New database to track corrupt China officials who fled overseas

Chinese paramilitary policemen listen to a lecture outside their barracks in Beijing on Oct 29, 2014. China is to set up a database to trace corrupt officials who have fled overseas, the authorities have announced. -- PHOTO: AFP
Chinese paramilitary policemen listen to a lecture outside their barracks in Beijing on Oct 29, 2014. China is to set up a database to trace corrupt officials who have fled overseas, the authorities have announced. -- PHOTO: AFP

BEIJING (China Daily/Asia News Network) - China is to set up a database to trace corrupt officials who have fled overseas, the authorities has announced.

The database will be jointly created by the Communist Party's top anti-graft watchdog and judicial authorities, and will serve to encourage the public to provide tips on the officials' whereabouts.

"The database will be publicised on its official website to receive reports from the public at home and abroad," said Huang Shuxian, deputy head of the Communist Party's Central Disciplinary Inspection Commission.

Huang said China will also speed up negotiations and sign treaties with other countries, including bilateral extradition treaties or agreements on sharing illegal assets that are confiscated.

The database initiative move comes as more than 150 economic fugitives turned themselves in ahead of the Dec 1 deadline under the "Fox Hunt 2014" campaign, which promises less severe punishment, the Ministry of Public Security said on Tuesday.

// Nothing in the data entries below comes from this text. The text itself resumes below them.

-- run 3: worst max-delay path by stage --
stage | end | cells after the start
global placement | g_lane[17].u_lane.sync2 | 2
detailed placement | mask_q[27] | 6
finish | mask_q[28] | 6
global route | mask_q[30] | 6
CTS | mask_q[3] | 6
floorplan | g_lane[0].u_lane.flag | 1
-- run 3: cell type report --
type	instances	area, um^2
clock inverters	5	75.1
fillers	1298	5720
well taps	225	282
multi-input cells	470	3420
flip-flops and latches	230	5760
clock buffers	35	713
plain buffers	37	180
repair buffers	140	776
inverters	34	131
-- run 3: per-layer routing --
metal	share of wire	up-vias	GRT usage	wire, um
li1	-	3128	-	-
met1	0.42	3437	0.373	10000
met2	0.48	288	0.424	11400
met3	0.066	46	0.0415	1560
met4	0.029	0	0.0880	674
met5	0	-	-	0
## src/rtl/mod_mul_barrett.sv

```systemverilog
// Modular multiplier (a*b) mod Q using Barrett reduction, three-stage
// valid/ready pipeline with a sideband tag carried alongside each operand pair.
// Stage 1: product, stage 2: quotient estimate, stage 3: correction and output.

`ifndef DWIDTH
`define DWIDTH 12
`endif
`ifndef KYBER_Q
`define KYBER_Q 3329
`endif

module mod_mul_barrett #(
    parameter int TAG_W = 8
) (
    input  logic               clk,
    input  logic               rst_n,
    input  logic               in_valid,
    output logic               in_ready,
    input  logic [`DWIDTH-1:0] a,
    input  logic [`DWIDTH-1:0] b,
    input  logic [TAG_W-1:0]   in_tag,
    output logic               out_valid,
    input  logic               out_ready,
    output logic [`DWIDTH-1:0] out,
    output logic [TAG_W-1:0]   out_tag
);

    localparam int DW    = `DWIDTH;
    localparam int Q     = `KYBER_Q;
    localparam int P_W   = 2 * DW;               // full product width
    localparam int SHIFT = P_W;                  // Barrett shift k
    localparam int M     = (1 << SHIFT) / Q;     // floor(2^k / Q)
    localparam int M_W   = $clog2(M + 1);
    localparam int PM_W  = P_W + M_W;            // exact width of p*M
    localparam int T_W   = PM_W - SHIFT;         // quotient estimate width
    localparam int R_W   = DW + 2;               // holds a remainder below 3*Q

    localparam logic [PM_W-1:0] M_L = PM_W'(M);
    localparam logic [P_W-1:0]  Q_P = P_W'(Q);
    localparam logic [R_W-1:0]  Q_R = R_W'(Q);

    // Single advance enable: the whole pipe moves unless the output is stalled.
    logic en;
    assign en       = !out_valid || out_ready;
    assign in_ready = en;

    // Stage registers
    logic             v1, v2;
    logic [P_W-1:0]   p1, p2;
    logic [T_W-1:0]   t2;
    logic [TAG_W-1:0] tag1, tag2;

    // Combinational datapath between stages
    logic [T_W-1:0] t_next;
    logic [P_W-1:0] tq;
    logic [R_W-1:0] r0, r1;
    logic [DW-1:0]  out_next;

    // Quotient estimate from stage 1; remainder and two corrections from stage 2.
    // NOTE: always_comb uses blocking '=' so each line sees the previous result;
    // every variable is assigned on every path so no latch can be inferred.
    always_comb begin
        t_next   = T_W'((PM_W'(p1) * M_L) >> SHIFT);
        tq       = P_W'(t2) * Q_P;
        // t never exceeds floor(p/Q), so p - t*Q is non-negative and below 3*Q.
        r0       = R_W'(p2 - tq);
        r1       = (r0 >= Q_R) ? (r0 - Q_R) : r0;
        out_next = DW'((r1 >= Q_R) ? (r1 - Q_R) : r1);
    end

    // Valid bits and the output register: cleared asynchronously so the
    // pipe looks empty the moment reset asserts.
    // NOTE: state updates use non-blocking '<=' so all stages sample the
    // pre-edge values and shift together.
    always_ff @(posedge clk or negedge rst_n) begin
        if (!rst_n) begin
            v1        <= 1'b0;
            v2        <= 1'b0;
            out_valid <= 1'b0;
            out       <= '0;
            out_tag   <= '0;
        end else if (en) begin
            v1        <= in_valid;
            v2        <= v1;
            out_valid <= v2;
            out       <= out_next;
            out_tag   <= tag2;
        end
    end

    // Internal data registers advance with the valid bits; bubbles carry
    // whatever data happens to be on the inputs, which is never observed.
    // NOTE: these are deliberately left without reset: their contents only
    // matter when the matching valid bit is set, and that bit is reset.
    always_ff @(posedge clk) begin
        if (en) begin
            p1   <= P_W'(a) * P_W'(b);
            tag1 <= in_tag;
            p2   <= p1;
            t2   <= t_next;
            tag2 <= tag1;
        end
    end

endmodule
```

## config.mk

```make
export PLATFORM = sky130hd
export DESIGN_NAME = mod_mul_barrett
export DESIGN_NICKNAME = d
export VERILOG_FILES = /design/src/rtl/mod_mul_barrett.sv
export SDC_FILE = /design/constraint.sdc
export NUM_CORES = 1
export LEC_CHECK = 0
export CAP_MARGIN = 15
export CORE_MARGIN = 3
export CORE_UTILIZATION = 40
export DETAILED_ROUTE_END_ITERATION = 6
export GPL_TIMING_DRIVEN = 0
export SETUP_SLACK_MARGIN = 0.2
export SYNTH_ARGS = -nofsm -noshare
export SYNTH_HDL_FRONTEND = slang
export SYNTH_SLANG_ARGS = --single-unit
export TNS_END_PERCENT = 1
```

## constraint.sdc

```tcl
create_clock -name clk -period 5.5 [get_ports clk]
set_input_delay 1.1 -clock clk [delete_from_list [all_inputs] [get_ports clk]]
set_output_delay 1.1 -clock clk [all_outputs]
set_load 0.05 [all_outputs]
```

==> results.yml, run 1 <==
run_status:
  status: "finished, violations left"
  violations: "negative setup slack"
timing:
  hold_viol: 0
  worst_pin_slew_ns: 1.049
  setup_viol: 26
  period_share_pct: 112.7
  final.min_clock_period_ns: 6.199
  slew_headroom_pct: 29.82
  skew_ns: 0.01118
  rsz0062_at_grt: "true"
  maxSlewViolCount: 0
  max_freq_mhz: 161.3
  setup_slack_ns: -0.6992
critical_path:
  crit_path_start_kind: "flip-flop"
  end_kind: "flip-flop"
  crit_required_ns: 5.60
  crit_family: "adder cells"
  crit_path_top_delay_cell: "fa_1"
  crit_path_frequent_cell: "fa_1"
  path_buf_inv: 3
  critical_path_class: "reg -> reg"
  crit_fanout: 4
  crit_chain: "buf_4 > fa_1 > fa_1 > inv_1 > fa_1 > fa_1 > inv_1 > fa_1 > ha_1 > a211o_1 > a211oi_2 > nor4_2 > a21oi_2 > nor2b_2 > a31o_4 > o41a_1 > a21o_1 > a211oi_2 > o41ai_2 > xor2_1"
  worstPathArrival_ns: 6.30
  slowest_delay_ns: 0.55
place:
  io_buffers: 57
  dp_hpwl_um: 24620
  dp.cells: 1966
  routabilityCongestion: 0.8578
hold_path:
  hold_class: "reg -> reg"
clock_network:
  cts_max_path_buffers: 2
  htree_levels: 3
  cts_buffers: 9
  cts_sinks: 90
  cts_tree: "yes"
  clockRootBuffer: "clkbuf_16"
  clkTransAtPathRegs_ns: 0.07
  clkLatencyLatePin_ns: 0.36
route:
  routed_wl_um: 29890
  drt_iter0_drc: 233
  via_count: 9967
  drt_pass1_iterations: 4
  route.detailed.vias_per_inst: 4.879
  drc: 0
  wire_per_inst_um: 14.63
  ant_nets: 0
synthesis:
  synth_nets: 1945
  synth_flop_cell: "edfxtp_1"
  ys_seq_area_share_pct: 17.54
  syn_inst: 1446
  synth-edff-count: 67
  ys_types: 78
  avgSynthCellArea_um2: 10.20
  syn-cell-area_um2: 14760
  ys_warn_count: 0
  synth-async-reset-ratio_pct: 25.56
  ys_ff_latch: 90
floorplanning:
  initial_core_util_pct: 40.99
  die-height_um: 198.1
  dieArea_um2: 39230
  die_w_um: 198.1
  coreArea_um2: 36000
  row_count: 69
  ios: 58
cells_and_area:
  fillCellCount: 3306
  areaGrowthSynthToFinish_pct: 17.77
  final_common_cell: "inv_1"
  antennaDiodeCount: 0
  nNetsFinal: 2076
  mostFrequentLayoutCells: "inv_1 (312), fa_1 (231), ha_1 (213), nand2_1 (140), edfxtp_1 (67)"
  final_cells: 2043
  drive_above_1_share_pct: 13.27
job:
  maxCapViolCount: 0
grt:
  antenna_found_initial: 0
  grt_pass1_vias: 10980
  grt_overflow: 0
  track_usage_pct: 16.12
  grt_pass1_wl_um: 51450
  grt_max_degree: 28
==> synth_stat cells, types with 3 or more instances <==
cell      count  area share [%]
o21ai_1      10            0.34
ha_1        227              19
a21o_1       10            0.51
nand2b_1      4            0.17
a211oi_1      8            0.41
nand3_1       9            0.31
and3_1        3            0.13
a21oi_1      28            0.95
o21a_1       12            0.61
nor2b_1       4            0.17
fa_1        236              32
nor3_1       19            0.64
and2_1       54             2.3
nand2_1     148             3.8
nor4_1        3            0.13
xnor2_1      49             2.9
mux2i_1       3            0.20
a211o_1       4            0.24
a41o_1        4            0.27
o21ai_0      21            0.71
edfxtp_1     67              14
nor2_1       51             1.3
or2_2         3            0.13
o211ai_1      6            0.31
xor2_1       19             1.1
clkbuf_1     27            0.69
dfrtp_1      23             3.9
o31ai_1       4            0.20
nand4_1       3            0.13
a31o_2        3            0.18
or3_1         4            0.17
o41a_1        3            0.23
inv_1       317             8.1
o31a_1        4            0.24
nand3b_1      3            0.15
==> what timing repair did <==
action / CTS / global route
cloned: 1 / 0
setup endpoints to repair: 36 / 36
hold buffers: 0 / 0
buffers inserted: 44 / 16
pin swaps: 32 / 43
gates resized for setup: 60 / 83
==> metrics by stage <==
step	util (%)	setup TNS (ns)	area (um^2)	hold slack, ns	setup slack, ns
after floorplan	-	-4.576	15110	0.4003	-0.4398
after global placement	45.15	-28.01	16250	0.4057	-1.847
after detailed placement	45.26	-27.44	16290	0.4075	-1.426
after CTS	47.50	-10.23	17100	0.4255	-0.7477
after global routing	48.27	-15.29	17380	0.4301	-0.9237
final	48.27	-8.170	17380	0.4234	-0.6992
==> worst paths after layout <==
path,start,to,slack (ns),cells after the start
max,p1[14],t2[12],-0.70,20
min,tag1[7],tag2[7],0.42,0
max reg2reg,p1[14],t2[12],-0.70,20
min reg2reg,tag1[7],tag2[7],0.42,0
max in group asynchronous,rst_n,out_tag[5],3.55,1
min in group asynchronous,rst_n,out[11],1.31,1
==> routing by layer <==
layer	track usage, %	vias up	part of all wire, %
li1	-	4861	-
met1	19.61	4926	43
met2	30.29	129	52
met3	1.565	51	2.1
met4	4.640	0	2.6
met5	0	-	0
==> logic make-up after synthesis <==
logic type,after synthesis,share of synthesized area (%)
compound gates,149,7.471
buf+inv,349,8.946
simple gates,322,10.31
xor+xnor,69,4.189
mux,4,0.2798
fa+ha+maj,463,51.27
flops,90,17.54
==> worst reg2reg max path, cell delays in order, from the launching register on <==
cell	delay, ns
edfxtp_1	0.47
buf_4	0.18
fa_1	0.51
fa_1	0.51
inv_1	0.06
fa_1	0.49
fa_1	0.55
inv_1	0.06
fa_1	0.43
ha_1	0.30
a211o_1	0.35
a211oi_2	0.27
nor4_2	0.10
a21oi_2	0.22
nor2b_2	0.08
a31o_4	0.23
o41a_1	0.33
a21o_1	0.23
a211oi_2	0.28
o41ai_2	0.12
xor2_1	0.15
==> sequential cells by signal, summed over array words and instances, names as in the netlist <==
signal and cells:
out_valid 1, out 12, v1 1, tag2 8
out_tag 8, p2 14, t2 13, v2 1
p1 24, tag1 8
==> cell type report <==
cell class / instances / area [um^2] / share of cell area, %
multi-input cells: 1007 / 11250 / 64.75
flip-flops and latches: 90 / 2587 / 14.89
inverters: 318 / 1194 / 6.869
repair buffers: 120 / 1062 / 6.113
well taps: 461 / 576.8 / 3.319
plain buffers: 31 / 412.9 / 2.376
clock buffers: 9 / 225.2 / 1.296
clock inverters: 7 / 67.56 / 0.3888
Power of run 1 is left out: the tool's default activity adds up to more than one toggle a clock period on the data nets, which glitch-free logic cannot reach.
==> run 2: changes to the inputs <==
CORE_UTILIZATION = 50   (was 40)
GPL_ROUTABILITY_DRIVEN = 0   (was unset)
PLACE_DENSITY = 0.7   (was unset)
REMOVE_ABC_BUFFERS = 1   (was unset)
==> results.yml, run 2 (synthesized netlist as in run 1, its figures left out) <==
timing:
  skew_ns: 0.01463
  final.min_clock_period_ns: 6.344
  hold-worst-slack_ns: 0.4213
  max_freq_mhz: 157.6
  maxSlewViolCount: 0
  slew_headroom_pct: 35.51
  period_share_pct: 115.3
  setup_viol: 26
  fin_setup_tns_ns: -9.553
  setup_slack_ns: -0.8441
  worst_pin_slew_ns: 0.9630
  rsz0062_at_grt: "true"
  hold_viol: 0
critical_path:
  r2r-end: "t2[10]"
  reg2reg_depth: 21
  cp-startpoint: "p1[14]"
  crit_required_ns: 5.60
  cp-endpoint: "t2[10]"
  r2r_slack_ns: -0.84
  reg2reg_from: "p1[14]"
  worstPathArrival_ns: 6.45
  crit_path_start_kind: "flip-flop"
  crit_fanout: 5
  end_kind: "flip-flop"
  critical_path_class: "reg -> reg"
cells_and_area:
  antennaDiodeCount: 0
  nNetsFinal: 2024
  fillCellCount: 2450
  final_cells: 1914
  regMostFlops: "p1"
  final_common_cell: "inv_1"
  areaGrowthSynthToFinish_pct: 12.08
  reg.largest.list: "p1: 24 flops, p2: 14 flops, t2: 13 flops"
  largest_register_ffs: 24
  drive_above_1_share_pct: 9.020
  mostFrequentLayoutCells: "inv_1 (314), fa_1 (234), ha_1 (223), nand2_1 (147), edfxtp_1 (67)"
clock_network:
  clkTransAtPathRegs_ns: 0.07
  clockRootBuffer: "clkbuf_16"
  clkLatencyLatePin_ns: 0.36
  htree_levels: 3
  cts_max_path_buffers: 2
  cts_tree: "yes"
  cts_buffers: 9
  cts_sinks: 90
route:
  drt_iter0_drc: 553
  ant_nets: 0
  wire_per_inst_um: 14.67
  drc: 0
  via_count: 9880
  drt_pass1_iterations: 5
  route.detailed.vias_per_inst: 5.162
  routed_wl_um: 28070
place:
  dp.cells: 1857
  io_buffers: 57
  pre_cts_slack_ns: -1.940
  dp_hpwl_um: 22600
hold_path:
  hold_depth: 0
  hold_class: "reg -> reg"
floorplanning:
  dieArea_um2: 31610
  ios: 58
  row_count: 62
  die_w_um: 177.8
  initial_core_util_pct: 51.13
  die-height_um: 177.8
  coreArea_um2: 28860
run_status:
  status: "finished, violations left"
  violations: "negative setup slack"
grt:
  grt_overflow: 0
  grt_max_degree: 68
  grt_pass1_wl_um: 49090
  track_usage_pct: 19.09
  grt_pass1_vias: 10670
  antenna_found_initial: 0
job:
  maxCapViolCount: 0
[run 2: cell count changes in the layout (fill, tap and decap cells not counted), moves of 7 or more]
cell,change
ha_1,+10
clkbuf_8,-8
dlymetal6s2s_1,-11
nand2_1,+7
clkbuf_2,-8
buf_4,-18
[run 2: metal layers]
metal | share of wire, % | global-route usage (%) | vias up
met5 | 0 | 0 | -
li1 | - | - | 4760
met3 | 2.6 | 1.968 | 29
met1 | 42 | 23.51 | 4940
met4 | 1.2 | 4.090 | 0
met2 | 54 | 36.04 | 151
[run 2: area by class of cell]
class                      instances  area [um^2]  area share, %
clock buffer                       9        225.2          1.362
sequential                        90         2587          15.65
inverter                         318         1199          7.248
tap                              384        480.5          2.905
timing repair buffer              99        907.1          5.485
multi-input combinational       1007        11060          66.89
clock inverter                     7        76.32         0.4615
[run 2: worst min-delay path by stage]
| stage | startpoint | to | slack (ns) |
|---|---|---|---|
| final | tag1[0] | tag2[0] | 0.42 |
| after global routing | tag1[0] | tag2[0] | 0.43 |
| after CTS | tag1[0] | tag2[0] | 0.42 |
| after detailed placement | tag1[0] | tag2[0] | 0.41 |
| after global placement | tag1[4] | tag2[4] | 0.40 |
| after floorplan | tag1[0] | tag2[0] | 0.40 |
[run 2: critical path, cell delays in order (launching register included)]
cell and delay (ns):
edfxtp_1 0.50, fa_1 0.57, fa_1 0.53, inv_1 0.07, fa_1 0.48, fa_1 0.55, inv_1 0.05, fa_1 0.43
ha_1 0.30, a21o_1 0.18, a211o_1 0.32, a211oi_2 0.27, nor4_1 0.09, a21oi_2 0.18, nor2b_2 0.08, a31o_4 0.23
o41a_1 0.40, a21o_1 0.25, buf_4 0.16, a211oi_4 0.22, o21ba_2 0.16, xnor2_1 0.06
[run 2: timing repair]
| item | 4_1_cts | 5_1_grt |
|---|---|---|
| hold buffers | 0 | 0 |
| gates resized for setup | 122 | 43 |
| setup buffers | 27 | 13 |
| endpoints found under the setup margin | 38 | 35 |
| pin swaps | 11 | 28 |
[run 2: per-stage QoR]
stage	util [%]	area, um^2
3_5_place_dp	54.45	15710
3_3_place_gp	54.34	15680
6_report	57.31	16540
5_1_grt	57.31	16540
2_1_floorplan	-	14630
4_1_cts	56.38	16270
Power of run 2 is left out for the same reason.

The campaign, launched by the ministry in July, is aimed at catching economic fugitives abroad and confiscating their ill-gotten gains.

On Oct 10, the Ministry of Foreign Affairs, Ministry of Public Security, the Supreme People's Procuratorate and the Supreme People's Court issued a joint statement urging economic fugitives to return to China and confess to their crimes.

The statement said that those who surrendered and returned to China voluntarily before Dec 1 would receive lighter punishments.

According to the Ministry of Public Security, as of Sunday (Oct 30), 181 suspected corrupt fugitive had been arrested by police, and another 154 had turned themselves in. Police also confiscated illegal assets.

In recent years, corrupt Chinese officials have fled to countries including the United States, Canada, Australia and Southeast Asian and European nations to avoid punishment.

They have transferred a host of illicitly acquired assets abroad, the ministry said. It added that by the end of last year, more than 150 corrupt officials were still at large in the US, with billions of yuan sent illegally to that country through money laundering and underground banks.

"A number of officials have been sent to prosecuting departments to face trial," said Liu Dong, deputy director of the ministry's Economic Crimes Investigation Bureau.

He said courts would also decide how assets seized in the cases should be handled after the suspects were dealt with.

In recent days, China has strengthened judicial cooperation with overseas countries to capture fugitives and recover their gains.

The drive is part of the anti-graft campaign pushed by President Xi Jinping since he took office in 2012. Last month Xi renewed his call for the authorities to bring fugitive corrupt officials to justice.

At the Asia-Pacific Economic Cooperation (Apec) summit in Beijing last month, leaders of the 21 Apec economies agreed to set up a cooperation network to crack down on corrupt officials.

Also in November, leaders of the Group of 20 economies committed themselves to increasing cooperation in order to deny corrupt officials safe havens.